Follicle selection in cattle and horses: role of intrafollicular factors.
Abstract: The eminent event in follicle selection during a follicular wave in monovular species is diameter deviation, wherein one follicle continues to grow (developing dominant) and other follicles (subordinates) begin to regress. In cattle, the IGF system, oestradiol and LH receptors are involved in the intrafollicular events initiating deviation as indicated by the following: (1) concentrations of free IGF-I and oestradiol in the follicular fluid and number of LH receptors in the follicular wall increase more dramatically in the future dominant follicle than in the future subordinate follicles before the beginning of deviation and (2) ablation of the largest follicle (LF) or injection of recombinant human IGF (rhIGF)-I into the second LF at the expected beginning of deviation increases the concentrations of oestradiol in second LF before the expected beginning of deviation between second LF and third LF. In horses, an increase in free IGF-I, oestradiol, inhibin-A and activin-A is greater in the future dominant follicle than in other follicles before the beginning of deviation.

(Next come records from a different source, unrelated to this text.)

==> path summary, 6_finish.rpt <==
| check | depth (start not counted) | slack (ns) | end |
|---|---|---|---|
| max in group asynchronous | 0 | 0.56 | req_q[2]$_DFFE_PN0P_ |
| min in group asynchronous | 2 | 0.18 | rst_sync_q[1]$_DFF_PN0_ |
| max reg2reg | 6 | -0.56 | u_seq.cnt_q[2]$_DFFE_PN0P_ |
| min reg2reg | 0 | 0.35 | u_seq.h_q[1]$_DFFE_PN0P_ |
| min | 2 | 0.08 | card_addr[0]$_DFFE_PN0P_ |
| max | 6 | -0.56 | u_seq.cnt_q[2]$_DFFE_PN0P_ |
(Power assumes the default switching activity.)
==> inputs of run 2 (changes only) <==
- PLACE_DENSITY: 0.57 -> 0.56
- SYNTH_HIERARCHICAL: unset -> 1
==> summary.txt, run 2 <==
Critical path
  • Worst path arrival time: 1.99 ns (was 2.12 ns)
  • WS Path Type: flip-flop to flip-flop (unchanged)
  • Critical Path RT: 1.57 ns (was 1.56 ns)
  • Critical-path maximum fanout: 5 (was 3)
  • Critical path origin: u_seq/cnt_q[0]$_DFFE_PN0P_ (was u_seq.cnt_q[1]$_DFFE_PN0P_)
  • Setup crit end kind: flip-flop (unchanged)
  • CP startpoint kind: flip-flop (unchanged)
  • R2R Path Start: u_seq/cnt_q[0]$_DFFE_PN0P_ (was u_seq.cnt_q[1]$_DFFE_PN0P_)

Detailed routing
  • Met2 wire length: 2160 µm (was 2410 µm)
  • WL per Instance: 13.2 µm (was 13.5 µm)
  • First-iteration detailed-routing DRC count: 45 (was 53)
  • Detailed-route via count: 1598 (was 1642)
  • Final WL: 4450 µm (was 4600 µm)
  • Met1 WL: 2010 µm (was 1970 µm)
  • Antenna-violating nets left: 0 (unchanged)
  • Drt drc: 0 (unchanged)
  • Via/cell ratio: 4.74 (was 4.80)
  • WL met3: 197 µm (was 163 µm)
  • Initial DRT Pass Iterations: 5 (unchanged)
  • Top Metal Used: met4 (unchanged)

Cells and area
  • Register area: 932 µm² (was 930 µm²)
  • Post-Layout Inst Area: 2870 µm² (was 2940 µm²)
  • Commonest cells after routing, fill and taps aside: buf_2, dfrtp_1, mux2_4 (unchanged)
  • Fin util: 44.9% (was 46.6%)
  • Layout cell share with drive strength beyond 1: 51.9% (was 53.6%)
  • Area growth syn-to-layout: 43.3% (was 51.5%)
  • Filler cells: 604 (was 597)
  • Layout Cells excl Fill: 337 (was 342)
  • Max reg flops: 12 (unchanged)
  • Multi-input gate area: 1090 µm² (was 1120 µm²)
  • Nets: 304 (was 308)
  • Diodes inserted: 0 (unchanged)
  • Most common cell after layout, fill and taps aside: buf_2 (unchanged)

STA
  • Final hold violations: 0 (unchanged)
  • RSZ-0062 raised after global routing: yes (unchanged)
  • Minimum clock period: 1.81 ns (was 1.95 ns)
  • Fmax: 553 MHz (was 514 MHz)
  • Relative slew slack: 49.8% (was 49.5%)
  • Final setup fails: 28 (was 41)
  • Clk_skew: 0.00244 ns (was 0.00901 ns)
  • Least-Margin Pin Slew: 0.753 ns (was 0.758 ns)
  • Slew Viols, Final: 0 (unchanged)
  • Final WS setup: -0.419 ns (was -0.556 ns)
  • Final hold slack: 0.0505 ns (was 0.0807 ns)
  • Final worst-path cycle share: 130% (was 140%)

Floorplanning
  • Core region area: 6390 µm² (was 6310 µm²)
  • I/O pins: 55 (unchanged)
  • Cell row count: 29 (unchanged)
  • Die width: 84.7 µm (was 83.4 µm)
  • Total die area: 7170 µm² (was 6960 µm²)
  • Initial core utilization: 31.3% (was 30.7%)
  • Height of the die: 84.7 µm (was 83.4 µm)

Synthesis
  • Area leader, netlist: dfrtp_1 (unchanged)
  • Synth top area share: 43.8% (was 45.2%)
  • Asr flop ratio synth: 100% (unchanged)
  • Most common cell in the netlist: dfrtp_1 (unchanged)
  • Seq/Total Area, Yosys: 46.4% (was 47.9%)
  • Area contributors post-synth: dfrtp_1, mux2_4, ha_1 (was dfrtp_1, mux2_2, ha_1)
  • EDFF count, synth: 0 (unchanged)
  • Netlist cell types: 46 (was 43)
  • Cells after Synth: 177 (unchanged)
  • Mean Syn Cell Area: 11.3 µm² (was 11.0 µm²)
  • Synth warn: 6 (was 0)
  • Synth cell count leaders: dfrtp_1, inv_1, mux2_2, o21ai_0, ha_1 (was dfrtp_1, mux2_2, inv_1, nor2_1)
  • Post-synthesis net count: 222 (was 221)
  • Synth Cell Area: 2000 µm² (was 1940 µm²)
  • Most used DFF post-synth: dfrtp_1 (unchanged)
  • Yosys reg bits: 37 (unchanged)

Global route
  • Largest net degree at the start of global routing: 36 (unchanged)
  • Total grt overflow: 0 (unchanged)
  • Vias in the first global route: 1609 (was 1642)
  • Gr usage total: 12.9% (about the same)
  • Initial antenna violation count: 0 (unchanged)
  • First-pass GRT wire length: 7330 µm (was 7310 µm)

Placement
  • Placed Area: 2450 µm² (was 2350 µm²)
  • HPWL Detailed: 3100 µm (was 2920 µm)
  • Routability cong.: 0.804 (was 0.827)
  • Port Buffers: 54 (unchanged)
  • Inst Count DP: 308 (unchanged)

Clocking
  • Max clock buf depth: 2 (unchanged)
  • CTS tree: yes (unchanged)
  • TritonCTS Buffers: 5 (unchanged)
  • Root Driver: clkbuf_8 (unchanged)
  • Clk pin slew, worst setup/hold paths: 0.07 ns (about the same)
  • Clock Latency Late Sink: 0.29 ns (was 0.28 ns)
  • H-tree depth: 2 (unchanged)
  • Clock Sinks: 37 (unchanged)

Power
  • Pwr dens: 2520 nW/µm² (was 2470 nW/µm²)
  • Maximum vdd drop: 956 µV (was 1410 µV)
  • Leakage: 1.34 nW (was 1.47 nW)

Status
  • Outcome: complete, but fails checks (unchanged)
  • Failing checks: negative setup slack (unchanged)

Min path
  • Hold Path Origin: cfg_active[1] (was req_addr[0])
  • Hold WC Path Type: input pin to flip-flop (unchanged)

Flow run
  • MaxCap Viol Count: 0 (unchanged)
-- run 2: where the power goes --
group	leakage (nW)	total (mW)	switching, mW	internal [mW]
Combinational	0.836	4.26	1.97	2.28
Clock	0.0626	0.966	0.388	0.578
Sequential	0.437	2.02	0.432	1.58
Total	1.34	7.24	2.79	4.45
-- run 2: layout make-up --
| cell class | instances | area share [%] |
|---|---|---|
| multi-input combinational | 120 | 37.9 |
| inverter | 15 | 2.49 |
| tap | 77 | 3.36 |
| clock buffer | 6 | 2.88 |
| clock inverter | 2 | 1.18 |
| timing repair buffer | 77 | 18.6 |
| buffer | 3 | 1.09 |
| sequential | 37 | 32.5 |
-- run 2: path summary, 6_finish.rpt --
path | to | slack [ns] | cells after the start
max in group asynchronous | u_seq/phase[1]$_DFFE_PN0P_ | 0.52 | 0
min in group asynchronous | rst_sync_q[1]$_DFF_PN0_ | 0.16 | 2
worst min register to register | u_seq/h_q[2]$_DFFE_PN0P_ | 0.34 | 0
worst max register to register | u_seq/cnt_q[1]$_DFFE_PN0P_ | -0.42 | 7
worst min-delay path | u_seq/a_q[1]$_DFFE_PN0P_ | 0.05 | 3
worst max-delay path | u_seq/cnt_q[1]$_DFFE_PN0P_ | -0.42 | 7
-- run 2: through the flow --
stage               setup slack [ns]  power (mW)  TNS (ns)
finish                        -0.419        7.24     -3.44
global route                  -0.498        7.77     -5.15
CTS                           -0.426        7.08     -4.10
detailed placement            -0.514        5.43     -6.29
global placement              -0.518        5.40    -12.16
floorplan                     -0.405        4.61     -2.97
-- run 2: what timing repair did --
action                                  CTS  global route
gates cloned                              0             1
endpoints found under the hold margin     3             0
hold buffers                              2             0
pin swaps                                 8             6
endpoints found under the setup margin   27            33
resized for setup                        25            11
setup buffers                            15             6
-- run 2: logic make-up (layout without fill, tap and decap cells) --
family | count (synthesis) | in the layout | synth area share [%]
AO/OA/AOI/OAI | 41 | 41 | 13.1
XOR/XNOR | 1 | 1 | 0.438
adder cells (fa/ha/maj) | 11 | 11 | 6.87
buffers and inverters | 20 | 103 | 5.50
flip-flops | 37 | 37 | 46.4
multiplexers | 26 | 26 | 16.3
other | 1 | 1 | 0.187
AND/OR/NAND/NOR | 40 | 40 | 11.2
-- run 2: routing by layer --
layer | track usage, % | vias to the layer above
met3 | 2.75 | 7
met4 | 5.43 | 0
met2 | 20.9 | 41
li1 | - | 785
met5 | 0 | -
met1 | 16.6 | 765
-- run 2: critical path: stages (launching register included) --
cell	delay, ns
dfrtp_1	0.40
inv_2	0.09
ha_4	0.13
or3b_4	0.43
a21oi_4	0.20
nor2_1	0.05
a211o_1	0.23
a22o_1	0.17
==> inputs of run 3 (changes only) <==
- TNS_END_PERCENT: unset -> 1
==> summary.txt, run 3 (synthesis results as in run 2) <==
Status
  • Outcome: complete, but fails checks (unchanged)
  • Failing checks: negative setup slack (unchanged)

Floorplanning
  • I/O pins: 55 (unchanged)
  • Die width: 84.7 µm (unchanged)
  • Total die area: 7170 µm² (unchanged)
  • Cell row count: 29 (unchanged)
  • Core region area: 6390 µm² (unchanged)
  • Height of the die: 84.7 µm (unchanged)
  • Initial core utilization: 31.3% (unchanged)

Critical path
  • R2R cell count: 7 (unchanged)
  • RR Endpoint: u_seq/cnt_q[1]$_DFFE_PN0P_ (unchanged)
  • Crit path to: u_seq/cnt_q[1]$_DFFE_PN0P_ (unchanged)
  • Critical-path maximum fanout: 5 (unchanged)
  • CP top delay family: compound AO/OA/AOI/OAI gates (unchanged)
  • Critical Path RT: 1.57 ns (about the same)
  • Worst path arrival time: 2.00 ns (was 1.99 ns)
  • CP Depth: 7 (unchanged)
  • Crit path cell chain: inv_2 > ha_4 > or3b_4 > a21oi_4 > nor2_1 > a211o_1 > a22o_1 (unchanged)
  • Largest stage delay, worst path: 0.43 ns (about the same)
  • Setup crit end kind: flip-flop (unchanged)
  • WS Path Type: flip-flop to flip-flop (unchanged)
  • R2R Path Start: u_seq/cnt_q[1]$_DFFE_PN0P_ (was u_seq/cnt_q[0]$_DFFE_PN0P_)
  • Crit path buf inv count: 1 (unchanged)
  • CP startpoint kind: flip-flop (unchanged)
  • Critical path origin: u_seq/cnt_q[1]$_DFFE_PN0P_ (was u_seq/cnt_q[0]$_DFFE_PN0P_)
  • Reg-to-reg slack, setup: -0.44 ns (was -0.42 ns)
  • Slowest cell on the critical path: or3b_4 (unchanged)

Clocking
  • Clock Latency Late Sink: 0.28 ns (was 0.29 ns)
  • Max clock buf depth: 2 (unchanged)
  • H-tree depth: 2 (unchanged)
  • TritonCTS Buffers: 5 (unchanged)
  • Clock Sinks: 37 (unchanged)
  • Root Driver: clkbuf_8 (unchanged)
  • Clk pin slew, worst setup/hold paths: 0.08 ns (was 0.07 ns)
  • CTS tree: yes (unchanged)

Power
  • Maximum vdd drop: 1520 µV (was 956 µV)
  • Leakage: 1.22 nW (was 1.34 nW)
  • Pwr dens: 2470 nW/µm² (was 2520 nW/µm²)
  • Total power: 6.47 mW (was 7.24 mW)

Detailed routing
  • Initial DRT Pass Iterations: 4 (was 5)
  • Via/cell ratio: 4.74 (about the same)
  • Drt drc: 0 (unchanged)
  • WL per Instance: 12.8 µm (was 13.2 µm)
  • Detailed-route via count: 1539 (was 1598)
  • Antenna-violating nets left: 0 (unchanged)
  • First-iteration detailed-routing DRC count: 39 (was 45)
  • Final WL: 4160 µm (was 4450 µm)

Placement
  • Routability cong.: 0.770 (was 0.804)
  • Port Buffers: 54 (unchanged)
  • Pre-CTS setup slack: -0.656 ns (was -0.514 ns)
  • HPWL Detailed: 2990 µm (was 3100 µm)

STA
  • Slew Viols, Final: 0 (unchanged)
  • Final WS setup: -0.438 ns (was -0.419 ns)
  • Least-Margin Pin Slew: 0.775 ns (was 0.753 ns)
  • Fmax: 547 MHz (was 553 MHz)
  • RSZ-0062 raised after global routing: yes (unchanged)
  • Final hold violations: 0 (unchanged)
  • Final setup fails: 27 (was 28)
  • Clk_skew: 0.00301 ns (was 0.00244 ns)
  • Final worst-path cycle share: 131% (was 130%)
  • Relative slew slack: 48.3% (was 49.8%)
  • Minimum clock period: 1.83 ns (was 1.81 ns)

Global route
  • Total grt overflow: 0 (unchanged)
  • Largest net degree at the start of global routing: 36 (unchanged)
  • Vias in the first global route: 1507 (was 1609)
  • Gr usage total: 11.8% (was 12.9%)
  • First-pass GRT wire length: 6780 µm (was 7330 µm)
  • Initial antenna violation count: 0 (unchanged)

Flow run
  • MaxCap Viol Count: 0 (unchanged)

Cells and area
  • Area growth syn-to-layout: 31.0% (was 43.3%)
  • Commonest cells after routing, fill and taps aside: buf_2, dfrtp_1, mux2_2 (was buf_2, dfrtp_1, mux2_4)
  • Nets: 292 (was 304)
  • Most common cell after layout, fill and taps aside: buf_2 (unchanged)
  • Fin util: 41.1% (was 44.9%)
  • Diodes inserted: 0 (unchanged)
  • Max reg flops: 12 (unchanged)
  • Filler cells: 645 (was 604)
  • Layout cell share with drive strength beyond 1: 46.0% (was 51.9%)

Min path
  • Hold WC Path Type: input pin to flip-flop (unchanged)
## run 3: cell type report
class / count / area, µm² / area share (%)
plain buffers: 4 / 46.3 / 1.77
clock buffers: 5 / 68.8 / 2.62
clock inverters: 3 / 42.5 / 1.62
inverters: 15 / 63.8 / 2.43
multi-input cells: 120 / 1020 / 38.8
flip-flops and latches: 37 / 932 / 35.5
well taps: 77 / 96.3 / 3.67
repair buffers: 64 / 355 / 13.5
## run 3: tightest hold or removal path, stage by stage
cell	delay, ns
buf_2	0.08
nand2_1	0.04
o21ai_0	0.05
===== src/rtl/rxw_pkg.sv =====
package rxw_pkg;
    localparam int MAX_FRAME  = 2032;
    localparam int CRC_LEN    = 4;
    localparam int DESC_STEP  = 8;
    localparam int F_EMPTY    = 15;
    localparam int F_WRAP     = 13;
    localparam int F_LAST     = 11;
    localparam int F_LONG     = 5;
    localparam int F_TRUNC    = 0;
    localparam logic [10:0] BUF_MAX    = 11'h7F0;
    localparam logic [15:0] MAXLEN_RST = 16'h05EE;

    typedef enum logic [2:0] {
        S_IDLE, S_ARM, S_CHECK, S_HEAD, S_PTR, S_DATA, S_CLOSE
    } rxw_state_e;

    function automatic logic [31:0] crc_step(input logic [31:0] c, input logic [7:0] b);
        logic [31:0] r;
        r = c ^ {24'h0, b};
        for (int i = 0; i < 8; i++) begin
            r = r[0] ? ((r >> 1) ^ 32'hEDB88320) : (r >> 1);
        end
        return r;
    endfunction
endpackage


===== src/rtl/rxw_cfg.sv =====
module rxw_cfg
    import rxw_pkg::*;
#(
    parameter int AW = 32,
    parameter int BW = 11,
    parameter int LW = 16
) (
    input  logic          clk,
    input  logic          rst_n,
    input  logic          cfg_we,
    input  logic [1:0]    cfg_sel,
    input  logic [31:0]   cfg_wdata,
    output logic [AW-1:0] ring_base,
    output logic [BW-1:0] buf_size,
    output logic [LW-1:0] max_len
);
    always_ff @(posedge clk or negedge rst_n) begin
        if (!rst_n) begin
            ring_base <= '0;
            buf_size  <= BW'(BUF_MAX);
            max_len   <= LW'(MAXLEN_RST);
        end else if (cfg_we) begin
            case (cfg_sel)
                2'd0: ring_base <= {cfg_wdata[AW-1:2], 2'b00};
                2'd1: buf_size  <= (cfg_wdata[BW-1:4] == '0) ? BW'(BUF_MAX)
                                                             : {cfg_wdata[BW-1:4], 4'b0000};
                2'd2: max_len   <= cfg_wdata[LW-1:0];
                default: ;
            endcase
        end
    end
endmodule


===== src/rtl/rxw_crc.sv =====
module rxw_crc
    import rxw_pkg::*;
(
    input  logic        clk,
    input  logic        rst_n,
    input  logic        clear,
    input  logic        shift,
    input  logic [7:0]  din,
    output logic [31:0] crc_out
);
    logic [31:0] acc;

    always_ff @(posedge clk or negedge rst_n) begin
        if (!rst_n)     acc <= '1;
        else if (clear) acc <= '1;
        else if (shift) acc <= crc_step(acc, din);
    end

    assign crc_out = ~acc;
endmodule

However, free IGF-I is the only one of these four factors needed for the initiation of deviation in horses as indicated by the following: (1) ablation of LF at the expected beginning of deviation increases the concentrations of free IGF-I in second LF before the beginning of deviation between second LF and third LF but does not increase the other factors; (2) injection of rhIGF-I into second LF at the expected beginning of deviation causes second LF to continue to grow and become a codominant follicle and (3) injection of IGF-binding protein-3 into LF at the expected beginning of deviation causes LF to regress and second LF to become dominant. Thus, the dramatic changes in the IGF system in LF compared to other follicles before the beginning of deviation play a crucial role in the events that lead to the beginning of diameter deviation in both cattle and horses. Oestradiol and LH receptors also play a role in cattle. These intrafollicular events prepare the selected follicle for the decreasing availability of FSH and increasing availability of LH. The other follicles of the wave have the same future capability but do not have adequate time to attain a similar preparatory stage.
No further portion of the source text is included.